No cluster handy? run.R guards: if crew.cluster is not installed or sbatch is not on PATH, it aborts with a clear message naming the missing prerequisite. To run the same study off a cluster (no scheduler), use the large template — it builds the identical pipeline (same factory + scenario) under a crew::crew_controller_local() controller, and its run-serial.R asserts the results are byte-identical.

Step 4 — Swap in your own scenario

Once the minimal job succeeds, expand the scenario block in _targets.R back to the full sweep the template ships (or to your own study; see large/scenario.R). Leave controller.R and the ssd_scenario_targets() call unchanged — the scenario and the factory call are scheduler-independent. Run run.R again.

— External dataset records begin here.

### src/rtl/vend_dispense_ctrl.sv
// Dispense-side controller: queues vend/change events in a small FIFO and expands
// each into timed solenoid pulses, each confirmed by a drop sensor acknowledge.
module vend_dispense_ctrl #(
  parameter int PULSE_CYCLES = 4,
  parameter int GAP_CYCLES   = 2,
  parameter int ACK_TIMEOUT  = 16,
  parameter int DEPTH        = 4
) (
  input  logic       clk,
  input  logic       rst,
  input  logic       out,
  input  logic [1:0] change,
  input  logic       drop_ack,
  output logic       prod_fire,
  output logic       coin5_fire,
  output logic       coin10_fire,
  output logic       busy,
  output logic       overflow,
  output logic       jam
);

  localparam int AW    = $clog2(DEPTH);
  localparam int MAXC  = (PULSE_CYCLES > GAP_CYCLES)
                         ? ((PULSE_CYCLES > ACK_TIMEOUT) ? PULSE_CYCLES : ACK_TIMEOUT)
                         : ((GAP_CYCLES > ACK_TIMEOUT) ? GAP_CYCLES : ACK_TIMEOUT);
  localparam int TW    = $clog2(MAXC + 1);

  localparam logic [TW-1:0] PULSE_LAST = TW'(PULSE_CYCLES - 1);
  localparam logic [TW-1:0] GAP_LAST   = TW'(GAP_CYCLES - 1);
  localparam logic [TW-1:0] ACK_LAST   = TW'(ACK_TIMEOUT - 1);
  localparam logic [AW:0]   FIFO_FULL  = (AW+1)'(DEPTH);

  typedef enum logic [2:0] {
    S_IDLE,
    S_FIRE,
    S_WAIT_ACK,
    S_GAP,
    S_JAM
  } state_e;

  // ---------------------------------------------------------------------------
  // Event FIFO
  // ---------------------------------------------------------------------------
  logic [2:0]    mem_q [DEPTH];
  logic [AW-1:0] wr_ptr_q, rd_ptr_q;
  logic [AW:0]   count_q, count_d;
  logic          overflow_q;

  logic          push_req, push, pop, fifo_full, fifo_empty;
  logic [2:0]    head;

  state_e        state_q, state_d;

  assign push_req   = out | (|change);
  assign fifo_full  = (count_q == FIFO_FULL);
  assign fifo_empty = (count_q == '0);
  assign pop        = (state_q == S_IDLE) && !fifo_empty;
  // A full FIFO still accepts when the same edge frees a slot.
  assign push       = push_req && (!fifo_full || pop);
  assign head       = mem_q[rd_ptr_q];

  always_comb begin
    count_d = count_q;
    if (push && !pop)      count_d = count_q + (AW+1)'(1);
    else if (pop && !push) count_d = count_q - (AW+1)'(1);
  end

  // NOTE: storage needs no reset; emptiness is defined by the pointers and count alone.
  always_ff @(posedge clk) begin
    if (push) mem_q[wr_ptr_q] <= {out, change};
  end

  always_ff @(posedge clk or posedge rst) begin
    if (rst) begin
      wr_ptr_q   <= '0;
      rd_ptr_q   <= '0;
      count_q    <= '0;
      overflow_q <= 1'b0;
    end else begin
      if (push) wr_ptr_q <= wr_ptr_q + AW'(1);
      if (pop)  rd_ptr_q <= rd_ptr_q + AW'(1);
      count_q    <= count_d;
      overflow_q <= overflow_q | (push_req && !push);
    end
  end

  // ---------------------------------------------------------------------------
  // Dispense sequencer
  // ---------------------------------------------------------------------------
  logic [TW-1:0] cnt_q, cnt_d;
  logic          prod_q, prod_d;
  logic [1:0]    n10_q, n10_d;
  logic          n5_q, n5_d;
  logic          items_left;

  assign items_left = prod_q || (n10_q != 2'd0) || n5_q;

  // NOTE: every variable gets a default first so no path leaves it unassigned (no latches).
  always_comb begin
    state_d = state_q;
    cnt_d   = cnt_q;
    prod_d  = prod_q;
    n10_d   = n10_q;
    n5_d    = n5_q;
    unique case (state_q)
      S_IDLE: begin
        if (pop) begin
          prod_d  = head[2];
          n10_d   = (head[1:0] == 2'b11) ? 2'd2 : ((head[1:0] == 2'b10) ? 2'd1 : 2'd0);
          n5_d    = (head[1:0] == 2'b01);
          cnt_d   = '0;
          state_d = S_FIRE;
        end
      end
      S_FIRE: begin
        if (cnt_q == PULSE_LAST) begin
          cnt_d   = '0;
          state_d = S_WAIT_ACK;
        end else begin
          cnt_d = cnt_q + TW'(1);
        end
      end
      S_WAIT_ACK: begin
        if (drop_ack) begin
          // Retire the item that was just fired: product, then 10-coins, then 5-coin.
          if (prod_q)               prod_d = 1'b0;
          else if (n10_q != 2'd0)   n10_d  = n10_q - 2'd1;
          else                      n5_d   = 1'b0;
          cnt_d   = '0;
          state_d = S_GAP;
        end else if (cnt_q == ACK_LAST) begin
          state_d = S_JAM;
        end else begin
          cnt_d = cnt_q + TW'(1);
        end
      end
      S_GAP: begin
        if (cnt_q == GAP_LAST) begin
          cnt_d   = '0;
          state_d = items_left ? S_FIRE : S_IDLE;
        end else begin
          cnt_d = cnt_q + TW'(1);
        end
      end
      S_JAM:   state_d = S_JAM;
      default: state_d = S_IDLE;
    endcase
  end

  // ---------------------------------------------------------------------------
  // State and registered outputs
  // ---------------------------------------------------------------------------
  logic prod_fire_q, coin5_fire_q, coin10_fire_q, busy_q, jam_q;
  logic firing;

  assign firing = (state_d == S_FIRE);

  // NOTE: sequential state uses non-blocking assignments so all registers update together.
  always_ff @(posedge clk or posedge rst) begin
    if (rst) begin
      state_q       <= S_IDLE;
      cnt_q         <= '0;
      prod_q        <= 1'b0;
      n10_q         <= 2'd0;
      n5_q          <= 1'b0;
      prod_fire_q   <= 1'b0;
      coin5_fire_q  <= 1'b0;
      coin10_fire_q <= 1'b0;
      busy_q        <= 1'b0;
      jam_q         <= 1'b0;
    end else begin
      state_q       <= state_d;
      cnt_q         <= cnt_d;
      prod_q        <= prod_d;
      n10_q         <= n10_d;
      n5_q          <= n5_d;
      prod_fire_q   <= firing && prod_d;
      coin10_fire_q <= firing && !prod_d && (n10_d != 2'd0);
      coin5_fire_q  <= firing && !prod_d && (n10_d == 2'd0) && n5_d;
      busy_q        <= (count_d != '0) || (state_d != S_IDLE);
      jam_q         <= (state_d == S_JAM);
    end
  end

  assign prod_fire   = prod_fire_q;
  assign coin5_fire  = coin5_fire_q;
  assign coin10_fire = coin10_fire_q;
  assign busy        = busy_q;
  assign overflow    = overflow_q;
  assign jam         = jam_q;

endmodule

### config.mk
export PLATFORM = sky130hd
export DESIGN_NAME = vend_dispense_ctrl
export DESIGN_NICKNAME = d
export VERILOG_FILES = /design/src/rtl/vend_dispense_ctrl.sv
export SDC_FILE = /design/constraint.sdc
export NUM_CORES = 1
export LEC_CHECK = 0
export BUFFER_PORTS_ARGS = -buffer_cell sky130_fd_sc_hd__buf_2
export CORE_MARGIN = 2
export CORE_UTILIZATION = 35
export CTS_CLUSTER_DIAMETER = 30
export CTS_CLUSTER_SIZE = 30
export DETAILED_ROUTE_END_ITERATION = 8
export GPL_TIMING_DRIVEN = 0
export PLACE_DENSITY = 0.61
export REMOVE_ABC_BUFFERS = 1
export SYNTH_ARGS = -nofsm -noshare
export SYNTH_HDL_FRONTEND = slang
export SYNTH_SLANG_ARGS = --single-unit
### constraint.sdc
create_clock -name clk -period 2.22 [get_ports clk]
set_clock_uncertainty 0.05 [all_clocks]
set_input_delay 0.333 -clock clk [delete_from_list [all_inputs] [get_ports clk]]
set_output_delay 0.333 -clock clk [all_outputs]
set_load 0.05 [all_outputs]
Yosys cells after proc, flatten, opt, wreduce, memory -nomap -nowiden
Memories as Yosys holds them, arrays and structs flattened.
Cells that the tools add are included.
- eq/ne operators: 15
- bitwise operators: 2
- mux-type cells: 32
- reductions and logical operators: 29
- add/sub/neg operators: 6
- operators by type and width (operator ; number):
    $mux 5 ; 5
    $mux 3 ; 7
    $pmux 5 s4 ; 1
    $pmux 3 s5 ; 1
    $logic_and 1x1->1 ; 10
    $mux 1 ; 10
    $mux 2 ; 5
    $eq 3x3->1 const B ; 3
    $eq 3x1->1 const B ; 2
    $eq 3x2->1 const B ; 2
    $logic_not 3->1 ; 2
    $reduce_bool 3->1 ; 2
    $add 5x1->5 const B ; 1
    $eq 5x1->1 const B ; 1
    $eq 5x2->1 const B ; 1
    $eq 5x4->1 const B ; 1
    $logic_not 1->1 ; 5
    $add 2x1->2 const B ; 2
    $eq 2x2->1 const B ; 2
    $logic_or 1x1->1 ; 4
    $pmux 1 s2 ; 2
    $pmux 2 s2 ; 1
    $reduce_bool 2->1 ; 2
    $reduce_bool 4->1 ; 1
    10 further kinds ; 11
- input bits: 6
- memories: 1
- bits in writable memories: 12
- output and inout bits: 6
- bits in registers: 25
- memory list (name ; depth ; width ; read ports ; clocked after Yosys merged registers in ; write ports ; line ; RTL):
    mem_q ; 4 ; 3 ; 1 ; 0 ; 1 ; 44 ; logic [2:0] mem_q [DEPTH];

Longest topological paths before layout
Gate-level depths: netlist of the first run.
- depth after elaboration: 11
- gate-level depth with buffers: 8
- gate-level depth less buffers: 8

Worst setup path after synthesis of the first run
No wires, ideal clock.
- path type: reg2reg
- from: register cnt_q[1]
- to: register busy_q, in the netlist busy
- data required time: 2.031 ns
- buffers on the path: 0
- clock period less this slack: 2.113 ns
- path slack: 0.107 ns
- library setup time: 0.139 ns
- data arrival time: 1.924 ns
- cell stages (with the launch flop): 8
- path through: dfrtp_1 -> inv_1 -> ha_1 -> or4b_4 -> nor4b_4 -> o31ai_2 -> nand2b_1 -> or4_1
- cells in the longest elaborated chain, start to end: 6
- RTL lines (element ; line ; RTL):
    from (decl) ; 90 ; logic [TW-1:0] cnt_q, cnt_d;
    from (signal assigned) ; 173 ; cnt_q <= cnt_d;
    $eq 5x4->1 ; 131 ; end else if (cnt_q == ACK_LAST) begin
    $mux 3 ; 131 ;
    $mux 3 ; 124 ; if (drop_ack) begin
    $pmux 3 s5 (*) ; 105 ; unique case (state_q)
    named net state_d[0] ; 52 ; state_e state_q, state_d;
    $reduce_bool 3->1 (*) ; 180 ; busy_q <= (count_d != '0) || (state_d != S_IDLE);
    $logic_or 1x1->1 (*) ; 180 ;
    to (signal assigned) ; 180 ;
    to (decl) ; 153 ; logic prod_fire_q, coin5_fire_q, coin10_fire_q, busy_q, jam_q;
The timed path passes the listed nets; every way through them passes the cells marked *.
A chain may end at the register's enable or synchronous reset.

Final worst setup path of the first run
- from: register cnt_q[0]
- to: register busy_q, in the netlist busy
Same word-level chain as after synthesis.

==> impl_results.md, run 1 <==
* Top cells by area, synth: dfrtp_1 (33%), edfxtp_1 (19%), ha_1 (6.6%)
* Row count at 26
* Core Util, Final at 42.3%
* Worst-path clk slew at 0.07 ns
* Routed WL at 3530 um
* Relative slew slack at 35.1%
* Tmin final at 2.21 ns
* Most common library cells after synthesis: dfrtp_1 (25), inv_1 (14), edfxtp_1 (12)
* CTS max path bufs at 2
* GR Overflow Total at 0
* Initial detailed-routing violation count at 105
* Die height at 77.6 um
* Final worst path period share at 99.7%
* Global-route usage over all layers at 13.1%
* Synth cell types at 48
* DR vias at 1294
* Crit-path cells: ha_2 -> or4b_4 -> nor4b_4 -> o31ai_4 -> nand2b_4 -> or4_1
* FF-to-FF End: busy$_DFF_PP0_
* Yosys reg bits at 37
* Top Ports at 12
* Sink Count at 37
* # port buffers at 11
* Fin. Hold Viols at 0
* Die Wd at 77.6 um
* CP endpoint kind: register
* Slew at the pin with the worst max-slew slack at 0.973 ns
* Area Growth Syn to Fin at 15.3%
* Count leader, synth: dfrtp_1
* Die ar. at 6030 sq um
* Placed Cells at 245
* Hpwl dp at 2480 um
* Syn avg cell area at 11.2 sq um
* CTS buffer count at 5
* Diode count at 0
* Fill count at 494
* Wirelength per Cell at 13.7 um
* Crit Path Category: register to register
* Max-cap violations at 0
* Post-synth EDFFs at 12
* DRC viols at 0
* Synth warn at 0
* Routed vias/inst at 5.04
* Hold Path Class: primary input to async pin
* Initial DRT Pass Iterations at 4
* ANT nets after route at 0
* Routed met1 length at 1690 um
* Met3 Routed Length at 109 um
* Total power draw at 3.03 mW
* Area leader, netlist: dfrtp_1
* Status: finished, final reports clean
* H-tree levels at 2
* Worst path max stage delay at 0.48 ns
* Vias in the first global route at 1266
* Nets at 202
* CP arrival at 2.32 ns
* Worst R2R Setup Slack at 0.007 ns
* Met2 routed WL at 1690 um
* Initial Utilization at 36.7%
* Clk_lat worst skew at 0.28 ns
* Fmax at 452 MHz
* Reg-to-reg startpoint: cnt_q[0]$_DFFE_PP0P_
* R2R depth at 6
* Final Setup Violations at 0
* Startpoint Class: register
* Share of flip-flops with an asynchronous set or reset at 67.6%
* RSZ-0062 raised after global routing: yes
* Ratio of cells with drive above 1 in the final layout at 23.5%
* Peak supply drop at 0.407 mV
* CTS tree: done
* Cell area after synthesis at 1900 sq um
* Post-route insts no fill at 257
* CTS root buffer: clkbuf_8
* Post-synth top area share at 33.0%
* Cells after Synth at 169
* WHS at 0.213 ns
* Global-route wire length before repair at 6170 um
* PD cells at 1390 nW/um^2
* Core footprint at 5170 sq um
* Crit-path max FO at 5
* Leakage component of the power at 0.920 nW
* Slowest stage cell on the critical path: or4b_4
* Ys flop type: dfrtp_1
* Max-slew violations at 0
* Required @ worst endpoint at 2.32 ns
* Sequential-to-total area share from yosys stat at 51.9%
* Largest net degree at the start of global routing at 26
* Final Wtd Congestion at 0.753
* Top routing layer used: met4
* Initial antenna violation count at 0
==> cell families after synthesis <==
logic type,synth area share [%]
buf+inv,3.89
simple gates,19.1
compound gates,12.1
xor+xnor,2.31
flops,51.9
fa+ha+maj,6.59
mux,4.15
==> through the flow <==
| step | area (sq um) | setup WS (ns) | TNS, ns |
|---|---|---|---|
| floorplan | 1880 | 0.107 | 0 |
| global placement | 2020 | -0.0501 | -0.0501 |
| detailed placement | 2020 | -0.0483 | -0.0483 |
| CTS | 2140 | 0.00496 | 0 |
| global route | 2190 | -0.0865 | -0.107 |
| finish | 2190 | 0.00727 | 0 |
==> layout by cell type, fill, tap and decap left out, types with 6 or more instances in the layout <==
cell type and n:
ha_1 8, inv_1 13, nand2_1 11, and2_1 6
nand2b_1 6, nor2_1 8, nand3_1 7, dfrtp_1 23
o21ai_0 6, edfxtp_1 12, buf_2 11
==> area by class of cell <==
type	count	area, sq um	area share [%]
inverters	14	52.6	2.40
well taps	70	87.6	4.00
clock inverters	2	10.0	0.457
repair buffers	15	85.1	3.89
flip-flops and latches	37	988	45.2
multi-input cells	113	892	40.8
clock buffers	6	72.6	3.32
==> how the worst max path moves through the flow <==
stage	cells past startpoint	slack, ns	startpoint	endpoint
CTS	7	0.005	cnt_q[1]$_DFFE_PP0P_	busy$_DFF_PP0_
global placement	7	-0.05	cnt_q[1]$_DFFE_PP0P_	busy$_DFF_PP0_
finish	6	0.007	cnt_q[0]$_DFFE_PP0P_	busy$_DFF_PP0_
floorplan	7	0.11	cnt_q[1]$_DFFE_PP0P_	busy$_DFF_PP0_
detailed placement	7	-0.05	cnt_q[1]$_DFFE_PP0P_	busy$_DFF_PP0_
global route	6	-0.09	cnt_q[0]$_DFFE_PP0P_	busy$_DFF_PP0_
==> state kept, by name, summed over array words and instances (netlist names), 2 cells and up <==
register / cells
mem_q: 12
cnt_q: 5
count_q: 3
state_q: 3
n10_q: 2
rd_ptr_q: 2
wr_ptr_q: 2
==> worst max-delay path, delay by kind of cell, from the launching register on <==
family | cells | cell delay [ns]
compound gates | 1 | 0.09
simple gates | 4 | 1.33
fa+ha+maj | 1 | 0.20
flops | 1 | 0.41
==> per-layer routing <==
layer	global-route usage, %	up-vias
li1	-	642
met1	17.7	628
met2	19.7	19
met3	3.60	5
met4	5.89	0
met5	0	-
==> power breakdown <==
part           internal [mW]  leakage (nW)  switching [mW]  total, mW
registers              0.968         0.419           0.237       1.20
clock network          0.217        0.0450           0.225      0.442
logic                  0.645         0.456           0.740       1.39
==> timing repair <==
item	4_1_cts	5_1_grt
pin swaps	2	3
setup buffers	3	1
gates resized for setup	3	9
hold buffers	0	0
cloned	0	0
setup endpoints to repair	1	19
No activity file was read; power rests on OpenSTA's default activity.
==> run 2: changes to the inputs <==
--- a/config.mk
+++ b/config.mk
@@ -6,13 +6,14 @@
 export NUM_CORES = 1
 export LEC_CHECK = 0
 export BUFFER_PORTS_ARGS = -buffer_cell sky130_fd_sc_hd__buf_2
+export CORE_ASPECT_RATIO = 0.75
 export CORE_MARGIN = 2
 export CORE_UTILIZATION = 35
 export CTS_CLUSTER_DIAMETER = 30
 export CTS_CLUSTER_SIZE = 30
 export DETAILED_ROUTE_END_ITERATION = 8
 export GPL_TIMING_DRIVEN = 0
-export PLACE_DENSITY = 0.61
+export PLACE_DENSITY_LB_ADDON = 0.3
 export REMOVE_ABC_BUFFERS = 1
 export SYNTH_ARGS = -nofsm -noshare
 export SYNTH_HDL_FRONTEND = slang
==> run 2 against run 1 <==
The run now ends with setup timing left; worst setup slack got worse by 0.016 ns; fmax shrank 0.73%; cell count is 1.2% higher; register-to-register slack worse by 0.02 ns; clock power hardly changed; final area down 0.97%; largest power group unchanged.
==> impl_results.md, run 2 (same netlist as run 1, synthesis figures left out) <==
* Status: finished, violations left
* Failing checks: setup timing
* Most frequent cells in the layout: dfrtp_1 (22), inv_1 (14), edfxtp_1 (12)
* Hold-fix buffers, CTS at 0 (unchanged)
* CP endpoint kind: register
* Row count at 23 (-12%)
* Routed WL at 3570 um (+1.3%)
* CTS max path bufs at 2 (unchanged)
* Initial DRT Pass Iterations at 4 (unchanged)
* Reg power frac at 40.5% (+0.8 points)
* Diode count at 0 (unchanged)
* WHS at 0.208 ns (-0.00571 ns)
* Worst Setup Slack, final at -0.00892 ns (-0.0162 ns)
* CP arrival at 2.33 ns (about the same)
* Fin. Hold Viols at 0 (unchanged)
* Max-cap violations at 0 (unchanged)
* Final Setup Violations at 1 (+1)
* RSZ-0062 raised after global routing: yes
* Ratio of cells with drive above 1 in the final layout at 20.5% (-3.0 points)
* Relative slew slack at 36.4% (+1.3 points)
* Final worst path period share at 100% (+0.73 points)
* Area Growth Syn to Fin at 14.2%
* Largest Register: mem_q
* Most common cell after layout, fill and taps aside: dfrtp_1
* Max-slew violations at 0 (unchanged)
* Switching pwr at 1.21 mW (+0.76%)
* Share of total power in combinational logic at 44.7% (-1.0 points)
* Fmax at 449 MHz (-0.73%)
* Crit-path max FO at 11 (+6)
* Pre-CTS setup slack at -0.0548 ns (-0.00653 ns)
* Max FFs per register at 12 (unchanged)
* Sw Share at 40.5% (+0.83 points)
* Routed vias/inst at 4.97 (-1.4%)
* Internal at 1.78 mW (-2.7%)
* Global-route usage over all layers at 13.7% (+0.58 points)
* CTS tree: done
* Hold Path Class: primary input to async pin
* DR vias at 1291 (-0.23%)
* Die height at 67.8 um (-13%)
* Slew at the pin with the worst max-slew slack at 0.953 ns (-0.0199 ns)
* Setup TNS at -0.00892 ns (-0.00892 ns)
* Final Wtd Congestion at 0.756 (+0.32%)
* DRC viols at 0 (unchanged)
* ANT nets after route at 0 (unchanged)
* PD cells at 1380 nW/um^2 (-0.35%)
* Required @ worst endpoint at 2.32 ns (about the same)
* Top Registers: mem_q: 12 flops, cnt_q: 5 flops
* Core footprint at 5300 sq um (+2.4%)
* Global-route wire length before repair at 6110 um (-1.0%)
* Top Ports at 12 (unchanged)
* Fill count at 522 (+5.7%)
* Nets at 200 (-0.99%)
* Startpoint Class: register
* Total power draw at 2.99 mW (-1.3%)
* Initial antenna violation count at 0 (unchanged)
* # port buffers at 11 (unchanged)
* Sink Count at 37 (unchanged)
* H-tree levels at 2 (unchanged)
* CTS buffer count at 5 (unchanged)
* Tmin final at 2.23 ns (+0.0162 ns)
* Peak supply drop at 0.635 mV (+56%)
* GR Overflow Total at 0 (unchanged)
* Clk_lat worst skew at 0.28 ns (about the same)
* Die ar. at 6030 sq um (+0.11%)
* Largest net degree at the start of global routing at 26 (unchanged)
* Initial Utilization at 35.8% (-0.85 points)
* Worst-path clk slew at 0.07 ns (about the same)
* Hpwl dp at 2540 um (+2.4%)
* Clock share of power at 14.8% (+0.2 points)
* Vias in the first global route at 1232 (-2.7%)
* Die Wd at 89.0 um (+15%)
* Crit Path Category: register to register
* CTS root buffer: clkbuf_8
* Leakage component of the power at 0.908 nW (-1.2%)
* Initial detailed-routing violation count at 53 (-50%)
* Wirelength per Cell at 13.7 um (+0.14%)
[run 2: cell count changes in the layout (fill, tap and decap cells not counted), sizes merged]
cell    delta
buf        -2
clkbuf     -1
clkinv     +1
[run 2: repair_timing]
item,in CTS,in global routing
gates resized for setup,7,2
buffers inserted,2,0
pin swaps,2,0
endpoints found under the setup margin,1,14
[run 2: power by group through the flow]
stage	combinational, mW	clock (mW)	sequential, mW
after CTS	1.30	0.459	1.21
after detailed placement	1.20	0	1.21
after global routing	1.50	0.491	1.25
after floorplan	0.890	0	1.24
after global placement	1.20	0	1.20
final	1.34	0.443	1.21
[run 2: routing by layer]
metal  GRT usage, %  part of all wire (%)  vias to the layer above
met5              0                     0                        -
met4           3.92                  0.48                        0
met3           4.16                   5.2                        2
met2           19.1                    43                       30
met1           20.5                    51                      620
li1               -                     -                      639
[run 2: worst paths after layout]
kind | from | end | slack [ns] | depth (start not counted)
min | rst | count_q[1]$_DFF_PP0_ | 0.21 | 2
max | state_q[2]$_DFF_PP0_ | busy$_DFF_PP0_ | -0.009 | 5
min reg2reg | overflow$_DFF_PP0_ | overflow$_DFF_PP0_ | 0.42 | 1
max in group asynchronous | rst | state_q[2]$_DFF_PP0_ | 1.27 | 2
min in group clk | out | mem_q[2][2]$_DFFE_PP_ | 0.25 | 1
max reg2reg | state_q[2]$_DFF_PP0_ | busy$_DFF_PP0_ | -0.009 | 5
[run 2: critical path: stages, from the launching register on]
cell and delay, ns:
dfrtp_2 0.49, or3_1 0.48, nor2_2 0.20, a222oi_1 0.10, a22o_1 0.26, or4_1 0.52
[run 2: cell type report]
cell class | instances | area [sq um] | share of cell area, %
clock inverter | 3 | 12.5 | 0.577
multi-input combinational | 113 | 880 | 40.6
tap | 75 | 93.8 | 4.33
clock buffer | 5 | 68.8 | 3.18
timing repair buffer | 13 | 70.1 | 3.23
inverter | 14 | 52.6 | 2.42
sequential | 37 | 990 | 45.7
[run 2: stage by stage]
| step | utilization (%) | instance area, sq um | cells |
|---|---|---|---|
| global placement | 38.3 | 2030 | 250 |
| global route | 40.9 | 2170 | 260 |
| detailed placement | 38.3 | 2030 | 250 |
| floorplan | - | 1880 | 164 |
| finish | 40.9 | 2170 | 260 |
| CTS | 40.6 | 2150 | 260 |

Targeting a non-SLURM cluster (untested)

This template and guide target SLURM, but crew.cluster also ships controllers for SGE (Sun Grid Engine / Son of Grid Engine), PBS/TORQUE, and LSF, so the same pipeline can in principle run on those schedulers too. ssdsims has only been exercised on SLURM — treat the others as supported by crew.cluster but untested here, and lean on the preflight (step 2) to catch wiring problems early.

Only ingredient B changes: in controller.R, swap the controller constructor and its options function. The factory (A), the scenario (C), and the whole preflight stay exactly the same.

Scheduler	Controller	Options
SLURM	`crew_controller_slurm()`	`crew_options_slurm()`
SGE	`crew_controller_sge()`	`crew_options_sge()`
PBS / TORQUE	`crew_controller_pbs()`	`crew_options_pbs()`
LSF	`crew_controller_lsf()`	`crew_options_lsf()`

The cluster-independent parts carry over unchanged:

script_lines exists on every options function and works the same way — put your module load R/..., your account/project directive, and your scratch export TMPDIR=... there (these are shell / #SCHEDULER directives, not R). So the worker-prerequisite mapping (the ManyLinux binary path) and the step-2 preflight are identical on every scheduler.
workers and seconds_idle are crew settings on the controller, not scheduler-specific.

The named resource arguments differ by scheduler; anything without a named argument goes in script_lines as a literal directive (#$ for SGE, #PBS for PBS/TORQUE, #BSUB for LSF):

Resource	SLURM	SGE	PBS / TORQUE	LSF
cores per worker	`cpus_per_task`	`cores`	`cores`	`cores`
memory	`memory_gigabytes_per_cpu`	`memory_gigabytes_limit`	`memory_gigabytes_required`	`memory_gigabytes_limit`
walltime	`time_minutes`	`script_lines` (`#$ -l h_rt=...`)	`walltime_hours`	`script_lines` (`#BSUB -W ...`)
queue / partition	`partition`	`script_lines` (`#$ -q ...`)	`script_lines` (`#PBS -q ...`)	`script_lines` (`#BSUB -q ...`)

For example, the SLURM controller from step 1 becomes, on SGE:

controller <- crew.cluster::crew_controller_sge(
  workers = 4L,
  seconds_idle = 60,
  options_cluster = crew.cluster::crew_options_sge(
    cores = 1,
    memory_gigabytes_limit = 4,
    script_lines = c(
      "#$ -q short.q", # queue (SGE has no `partition` argument)
      "#$ -l h_rt=01:00:00", # walltime
      "module load R/4.3",
      "export TMPDIR=/scratch/$USER/ssdsims"
    )
  )
)

See ?crew.cluster::crew_controller_sge (and the _pbs / _lsf equivalents) for the exact arguments. Everything else in this guide — the preflight, the minimal first job, swapping in your scenario — is unchanged.

Shard ↔︎ SLURM-job packing

Shards are the unit of parallelism: independent shard targets run concurrently across your SLURM jobs. How many shard targets ride in one job is a crew configuration knob (workers caps concurrent jobs; tasks_max on the controller packs several shards into one worker’s lifetime — “many-to-one”; tasks_max = 1L gives one shard per job — “one-to-one”). It is documented in controller.R, not hard-coded as 1:1.